At present, most of the research on building energy consumption models only use energy consumption simulation software to establish basic building models according to the characteristics of building structures. Such building energy consumption models are only a simulation of building energy consumption, lack of research on the actual data of building energy consumption, and are still very different from the actual building energy consumption, The analysis of building energy consumption cannot be accurately carried out according to the actual building energy consumption. With the change of building influencing factors, the building energy consumption data is also changing. The actual building energy consumption is nonlinear, and the change law is difficult to be expressed intuitively by mathematical formula. Artificial neural network (ANN) can establish a model through a large number of real-time data, continuously train and find out the implicit relationship between input and output. It has been applied in a wide range of fields [9].

Therefore, according to the analysis of the main factors affecting building energy consumption, this paper selects the monthly average temperature, building surface and the proportion of non winter and summer vacation as the input of the network, and the output is the building energy value. Combined with different algorithms, this paper establishes the building energy analysis model, so as to master the change law of building energy consumption. Finally, through the future monthly average temperature, building surface and the proportion of non winter and summer vacation as inputs, the future building energy consumption is predicted, which provides a basis for building energy analysis.

In summary, this paper takes the monthly average temperature, building surface and the proportion of non winter and summer vacation as the input of the energy consumption analysis model and the building energy consumption as the output, and designs the building energy consumption analysis model scheme.

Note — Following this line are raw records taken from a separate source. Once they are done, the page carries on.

This is an optimization exercise on Yosys and OpenROAD, whose aim is small area and a short achievable clock period, not a production implementation.
Where RTL was checked, it was by simulation tests only, not by an equivalence proof against the original.
Power and IR drop assume default switching activity.

==> flow/design.v <==
`timescale 1ns / 1ps
module lab4_2( 
              input wire      mode,
              input wire[2:0] opCode,
              input wire[3:0] value,
              input clk,
              input reset,
              output reg[9:0] result,
              output reg cacheFull,
              output reg invalidOp,
              output reg overflow);
	reg [223:0] cache;
	reg [5:0]   counter;
	reg [5:0]   PN;           
	reg [3:0]   begin_PC;
	reg [9:0]   p1;           
	reg [11:0]  B3;           
	reg [6:0]   IR;           
	reg         last;         
	integer i;
	always @(posedge clk) begin
		for (i = 0; i < 32; i = i + 1)
			if (!counter[5] && counter[4:0] == i)
				cache[i*7 +: 7] <= {opCode, value};
	end
	wire [9:0] p0 = result;
	wire [2:0] op = IR[6:4];
	wire [3:0] v  = IR[3:0];
	wire is1 = op[0] & ~op[2];
	wire is2 = op[1] & ~op[2];
	wire ar  = ~op[2];
	wire [4:0] s1, s2, s3;
	genvar k;
	generate
		for (k = 0; k < 5; k = k + 1) begin : dig
			wire a1 = p0[2*k+1], a0 = p0[2*k];
			if (k == 0) begin : d0
				assign s1[k] = (is2 & ~a1 & a0) | is1;
			end else begin : dk
				assign s1[k] = is2 & ~a1 & a0;
			end
			assign s2[k] = is2 & a1 & ~a0;
			assign s3[k] = is2 & a1 & a0;
		end
	endgenerate
	wire [10:0] B2 = {p1, 1'b0};
	wire [9:0] r0 = ({10{s1[0]}} & p1)      | ({10{s2[0]}} & B2[9:0]) | ({10{s3[0]}} & B3[9:0]);
	wire [7:0] r1 = ({8{s1[1]}}  & p1[7:0]) | ({8{s2[1]}}  & B2[7:0]) | ({8{s3[1]}}  & B3[7:0]);
	wire [5:0] r2 = ({6{s1[2]}}  & p1[5:0]) | ({6{s2[2]}}  & B2[5:0]) | ({6{s3[2]}}  & B3[5:0]);
	wire [3:0] r3 = ({4{s1[3]}}  & p1[3:0]) | ({4{s2[3]}}  & B2[3:0]) | ({4{s3[3]}}  & B3[3:0]);
	wire [1:0] r4 = ({2{s1[4]}}  & p1[1:0]) | ({2{s2[4]}}  & B2[1:0]) | ({2{s3[4]}}  & B3[1:0]);
	wire [9:0] q  = p0 & {10{~op[1]}};
	wire t0;
	wire t1;
	wire t2;
	wire t3;
	wire t4;
	wire t5;
	wire t6;
	wire t7;
	wire t8;
	wire t9;
	wire t10;
	wire t11;
	wire t12;
	wire t13;
	wire t14;
	wire t15;
	wire t16;
	wire t17;
	wire t18;
	wire t19;
	wire t20;
	wire t21;
	wire t22;
	wire t23;
	wire t24;
	wire t25;
	wire t26;
	wire t27;
	wire t28;
	wire t29;
	wire t30;
	wire t31;
	wire t32;
	wire t33;
	wire t34;
	wire t35;
	wire t36;
	wire t37;
	wire t38;
	wire t39;
	wire t40;
	wire t41;
	wire t42;
	wire t43;
	wire t44;
	wire t45;
	wire t46;
	wire t47;
	assign t0 = q[6] ^ r0[6];
	assign t1 = q[6] & r0[6];
	assign t2 = q[7] ^ r0[7] ^ r1[5];
	assign t3 = (q[7] & r0[7]) | (q[7] & r1[5]) | (r0[7] & r1[5]);
	assign t4 = q[8] ^ r0[8] ^ r1[6];
	assign t5 = (q[8] & r0[8]) | (q[8] & r1[6]) | (r0[8] & r1[6]);
	assign t6 = r2[4] ^ r3[2];
	assign t7 = r2[4] & r3[2];
	assign t8 = q[9] ^ r0[9] ^ r1[7];
	assign t9 = (q[9] & r0[9]) | (q[9] & r1[7]) | (r0[9] & r1[7]);
	assign t10 = r2[5] ^ r3[3] ^ r4[1];
	assign t11 = (r2[5] & r3[3]) | (r2[5] & r4[1]) | (r3[3] & r4[1]);
	assign t12 = v[2] ^ q[2];
	assign t13 = v[2] & q[2];
	assign t14 = v[3] ^ q[3] ^ r0[3];
	assign t15 = (v[3] & q[3]) | (v[3] & r0[3]) | (q[3] & r0[3]);
	assign t16 = q[4] ^ r0[4] ^ r1[2];
	assign t17 = (q[4] & r0[4]) | (q[4] & r1[2]) | (r0[4] & r1[2]);
	assign t18 = q[5] ^ r0[5] ^ r1[3];
	assign t19 = (q[5] & r0[5]) | (q[5] & r1[3]) | (r0[5] & r1[3]);
	assign t20 = r1[4] ^ r2[2] ^ r3[0];
	assign t21 = (r1[4] & r2[2]) | (r1[4] & r3[0]) | (r2[2] & r3[0]);
	assign t22 = r2[3] ^ r3[1] ^ t2;
	assign t23 = (r2[3] & r3[1]) | (r2[3] & t2) | (r3[1] & t2);
	assign t24 = r4[0] ^ t4 ^ t6;
	assign t25 = (r4[0] & t4) | (r4[0] & t6) | (t4 & t6);
	assign t26 = t8 ^ t10 ^ t5;
	assign t27 = (t8 & t10) | (t8 & t5) | (t10 & t5);
	assign t28 = v[0] ^ q[0];
	assign t29 = v[0] & q[0];
	assign t30 = v[1] ^ q[1] ^ r0[1];
	assign t31 = (v[1] & q[1]) | (v[1] & r0[1]) | (q[1] & r0[1]);
	assign t32 = r0[2] ^ r1[0] ^ t12;
	assign t33 = (r0[2] & r1[0]) | (r0[2] & t12) | (r1[0] & t12);
	assign t34 = r1[1] ^ t14 ^ t13;
	assign t35 = (r1[1] & t14) | (r1[1] & t13) | (t14 & t13);
	assign t36 = r2[0] ^ t16 ^ t15;
	assign t37 = (r2[0] & t16) | (r2[0] & t15) | (t16 & t15);
	assign t38 = r2[1] ^ t18 ^ t17;
	assign t39 = (r2[1] & t18) | (r2[1] & t17) | (t18 & t17);
	assign t40 = t0 ^ t20 ^ t19;
	assign t41 = (t0 & t20) | (t0 & t19) | (t20 & t19);
	assign t42 = t1 ^ t22 ^ t21;
	assign t43 = (t1 & t22) | (t1 & t21) | (t22 & t21);
	assign t44 = t3 ^ t24 ^ t23;
	assign t45 = (t3 & t24) | (t3 & t23) | (t24 & t23);
	assign t46 = t7 ^ t26 ^ t25;
	assign t47 = (t7 & t26) | (t7 & t25) | (t26 & t25);
	wire [9:0]  ra = {t46, t44, t42, t40, t38, t36, t34, t32, t30, r0[0]};
	wire [9:0]  rb = {t45, t43, t41, t39, t37, t35, t33, t31, t29, t28};
	wire [10:0] S  = ra + rb;
	wire big = (s1[1] & (|p1[9:8])) | (s2[1] & (|p1[9:7])) | (s3[1] & (|B3[11:8])) |
	           (s1[2] & (|p1[9:6])) | (s2[2] & (|p1[9:5])) | (s3[2] & (|B3[11:6])) |
	           (s1[3] & (|p1[9:4])) | (s2[3] & (|p1[9:3])) | (s3[3] & (|B3[11:4])) |
	           (s1[4] & (|p1[9:2])) | (s2[4] & (|p1[9:1])) | (s3[4] & (|B3[11:2])) |
	           (s2[0] & p1[9]) | (s3[0] & (|B3[11:10]));
	wire ovf_ar = S[10] | t9 | t11 | t27 | t47 | big;
	reg [3:0] pop;
	always @* begin
		pop = 0;
		for (i = 0; i < 10; i = i + 1) pop = pop + p0[i];
	end
	wire [9:0] rev = {p0[0], p0[1], p0[2], p0[3], p0[4], p0[5], p0[6], p0[7], p0[8], p0[9]};
	reg [9:0] n;
	reg       ovf;
	always @* begin
		if (ar) begin
			n = S[9:0]; ovf = ovf_ar;
		end else begin
			ovf = 1'b0;
			case (op[1:0])
				2'd0:    n = {6'd0, pop};
				2'd1:    n = rev;
				default: n = p0;
			endcase
		end
	end
	wire       is6    = op[2] & op[1];
	wire [3:0] nbegin = is6 ? v : begin_PC;
	wire [4:0] npc    = last ? {1'b0, nbegin} : PN[4:0];
	wire [5:0] npn    = npc + 1'b1;
	wire       nvalid = ~last | ({2'b0, nbegin} < counter);
	wire [6:0] nent   = cache[npc*7 +: 7];
	wire [5:0] cnt1   = counter + 1'b1;
	always @(posedge clk or posedge reset) begin
		if (reset) begin
			result    <= 0;
			cacheFull <= 0;
			invalidOp <= 0;
			overflow  <= 0;
			counter   <= 0;
			PN        <= 6'd1;
			begin_PC  <= 0;
			p1        <= 0;
			B3        <= 0;
			IR        <= 0;
			last      <= 1'b1;
		end else if (mode) begin
			result   <= n;
			overflow <= ovf;
			p1       <= p0;
			B3       <= {2'b0, p0} + {1'b0, p0, 1'b0};
			begin_PC <= nbegin;
			PN       <= npn;
			IR       <= nvalid ? nent : 7'd0;
			last     <= npn >= counter;
		end else begin
			if (!counter[5] && PN == cnt1)
				IR <= (opCode[1:0] == 2'b11) ? 7'd0 : {opCode, value};
			if (opCode[1:0] == 2'b11) begin
				invalidOp <= 1'b1;
			end else begin
				invalidOp <= 1'b0;
				if (counter[5]) cacheFull <= 1'b1;
				else begin
					counter <= cnt1;
					last    <= PN > counter;
				end
			end
		end
	end
endmodule
Settings: LEC_CHECK=0, CAP_MARGIN=20, CORE_MARGIN=2, CORE_UTILIZATION=40, CTS_CLUSTER_DIAMETER=100, CTS_CLUSTER_SIZE=24, SLEW_MARGIN=20; clock period 12.5 ns.
standard.sh (not shown) runs the stock make flow with config.mk's settings and CLKGATE_MAP_FILE= SYNTH_SCRIPT=/design/flow/synth_recipe.tcl, a recipe that flattens the netlist after the stock synthesis.
==> flow/flow/run.sh <==
#!/bin/bash
# Standard layout with these changes to how it is made:
#  - timing repair is asked for more setup margin than the clock period
#    needs, so it keeps shortening the worst paths;
#  - CTS as the standard flow runs it, without dummy loads;
#  - the port buffers are buf_4 cells (every port still gets its buffer).
set -euo pipefail
bash standard.sh SETUP_SLACK_MARGIN=9 \
  "CTS_ARGS=-sink_clustering_enable -repair_clock_nets -sink_clustering_size 24 -sink_clustering_max_diameter 100 -dont_use_dummy_load" \
  "BUFFER_PORTS_ARGS=-buffer_cell sky130_fd_sc_hd__buf_4" finish > standard.log 2>&1
Change:
--- a/flow/design.v
+++ b/flow/design.v
@@ -12,14 +12,14 @@
 	reg [223:0] cache;
 	reg [5:0]   counter;
 	reg [5:0]   PN;           
 	reg [3:0]   begin_PC;
 	reg [9:0]   p1;           
-	reg [11:0]  B3;           
+	reg [9:0]   B3;           
 	reg [6:0]   IR;           
 	reg         last;         
-	integer i;
+	integer i, j;
 	always @(posedge clk) begin
 		for (i = 0; i < 32; i = i + 1)
 			if (!counter[5] && counter[4:0] == i)
 				cache[i*7 +: 7] <= {opCode, value};
 	end
@@ -147,20 +147,20 @@
 	assign t46 = t7 ^ t26 ^ t25;
 	assign t47 = (t7 & t26) | (t7 & t25) | (t26 & t25);
 	wire [9:0]  ra = {t46, t44, t42, t40, t38, t36, t34, t32, t30, r0[0]};
 	wire [9:0]  rb = {t45, t43, t41, t39, t37, t35, t33, t31, t29, t28};
 	wire [10:0] S  = ra + rb;
-	wire big = (s1[1] & (|p1[9:8])) | (s2[1] & (|p1[9:7])) | (s3[1] & (|B3[11:8])) |
-	           (s1[2] & (|p1[9:6])) | (s2[2] & (|p1[9:5])) | (s3[2] & (|B3[11:6])) |
-	           (s1[3] & (|p1[9:4])) | (s2[3] & (|p1[9:3])) | (s3[3] & (|B3[11:4])) |
-	           (s1[4] & (|p1[9:2])) | (s2[4] & (|p1[9:1])) | (s3[4] & (|B3[11:2])) |
-	           (s2[0] & p1[9]) | (s3[0] & (|B3[11:10]));
+	wire big = (s1[1] & (|p1[9:8])) | (s2[1] & (|p1[9:7])) | (s3[1] & (p1 >= 10'd86)) |
+	           (s1[2] & (|p1[9:6])) | (s2[2] & (|p1[9:5])) | (s3[2] & (p1 >= 10'd22)) |
+	           (s1[3] & (|p1[9:4])) | (s2[3] & (|p1[9:3])) | (s3[3] & (p1 >= 10'd6)) |
+	           (s1[4] & (|p1[9:2])) | (s2[4] & (|p1[9:1])) | (s3[4] & (p1 >= 10'd2)) |
+	           (s2[0] & p1[9]) | (s3[0] & (p1 >= 10'd342));
 	wire ovf_ar = S[10] | t9 | t11 | t27 | t47 | big;
 	reg [3:0] pop;
 	always @* begin
 		pop = 0;
-		for (i = 0; i < 10; i = i + 1) pop = pop + p0[i];
+		for (j = 0; j < 10; j = j + 1) pop = pop + p0[j];
 	end
 	wire [9:0] rev = {p0[0], p0[1], p0[2], p0[3], p0[4], p0[5], p0[6], p0[7], p0[8], p0[9]};
 	reg [9:0] n;
 	reg       ovf;
 	always @* begin
@@ -197,11 +197,11 @@
 			last      <= 1'b1;
 		end else if (mode) begin
 			result   <= n;
 			overflow <= ovf;
 			p1       <= p0;
-			B3       <= {2'b0, p0} + {1'b0, p0, 1'b0};
+			B3       <= p0 + {p0[8:0], 1'b0};
 			begin_PC <= nbegin;
 			PN       <= npn;
 			IR       <= nvalid ? nent : 7'd0;
 			last     <= npn >= counter;
 		end else begin
Effect: Global-route usage barely changes. Sequential share of layout area came out higher by 0.58 points. Sequential power is about the same. Synthesized cell count came out lower by a few percent. Design area came out lower slightly. Worst hold slack improved by 9.3 ps. Wire length came out lower by a few percent. Clock-buffer cell count came out higher by 1. Power came out higher slightly.
Only the layout flow was run in the second run of this note; the RTL was not checked for function there.

separate check: timing with driven ports:
The flow's constraints put no driver on any port. The routed layouts listed below were extracted and timed again, unchanged, in two steps.
Step 1, drivers: a clkbuf_16 drives clk and a buf_2 each remaining input, both assumed.
Step 2 moves the port delays by t, midway between the first and last clock arrival at a register: inputs arrive t later, outputs are due t later. That takes back most of the time a late clock gives input paths.
Slacks: ideal / step 1 / step 2; pairs: ideal / step 1.
run	t (ns)	setup WS [ns]	cell pins on the clock port's net
the first run	0.530	8.657 / 8.608 / 8.491	1
the second run	0.537	8.524 / 8.524 / 8.524	1
After both steps every run listed still meets setup and hold. For the first run, which loses most, drivers alone change the setup slack by -0.049 ns; drivers and shift together by -0.166 ns.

2.3 Feasibility Analysis of Building Energy Consumption Analysis Model Scheme

Building energy consumption changes nonlinearly with the change of factors, which is difficult to be expressed by mathematical expression. Neural network can find out the input-output relationship by training and learning a large amount of data. Neural network can store and process information in a distributed way. It has the functions of memory, learning, association and recognition, and has the characteristics of good organization, adaptability and fault tolerance. Neural network has global approximation ability. For nonlinear problems, neural network can realize arbitrary approximation as long as it has a hidden layer. Neural network also has good generalization ability, and has been widely used in industrial fields. Therefore, it is reasonable to establish the building energy consumption analysis model based on neural network and other algorithms. Considering the advantages of building energy-saving technology and neural network, taking the average monthly temperature, building surface and the proportion of non winter and summer vacation as the input of the model and building energy as the output of the model, the energy consumption analysis model scheme of campus public buildings designed in this paper is feasible [10,11].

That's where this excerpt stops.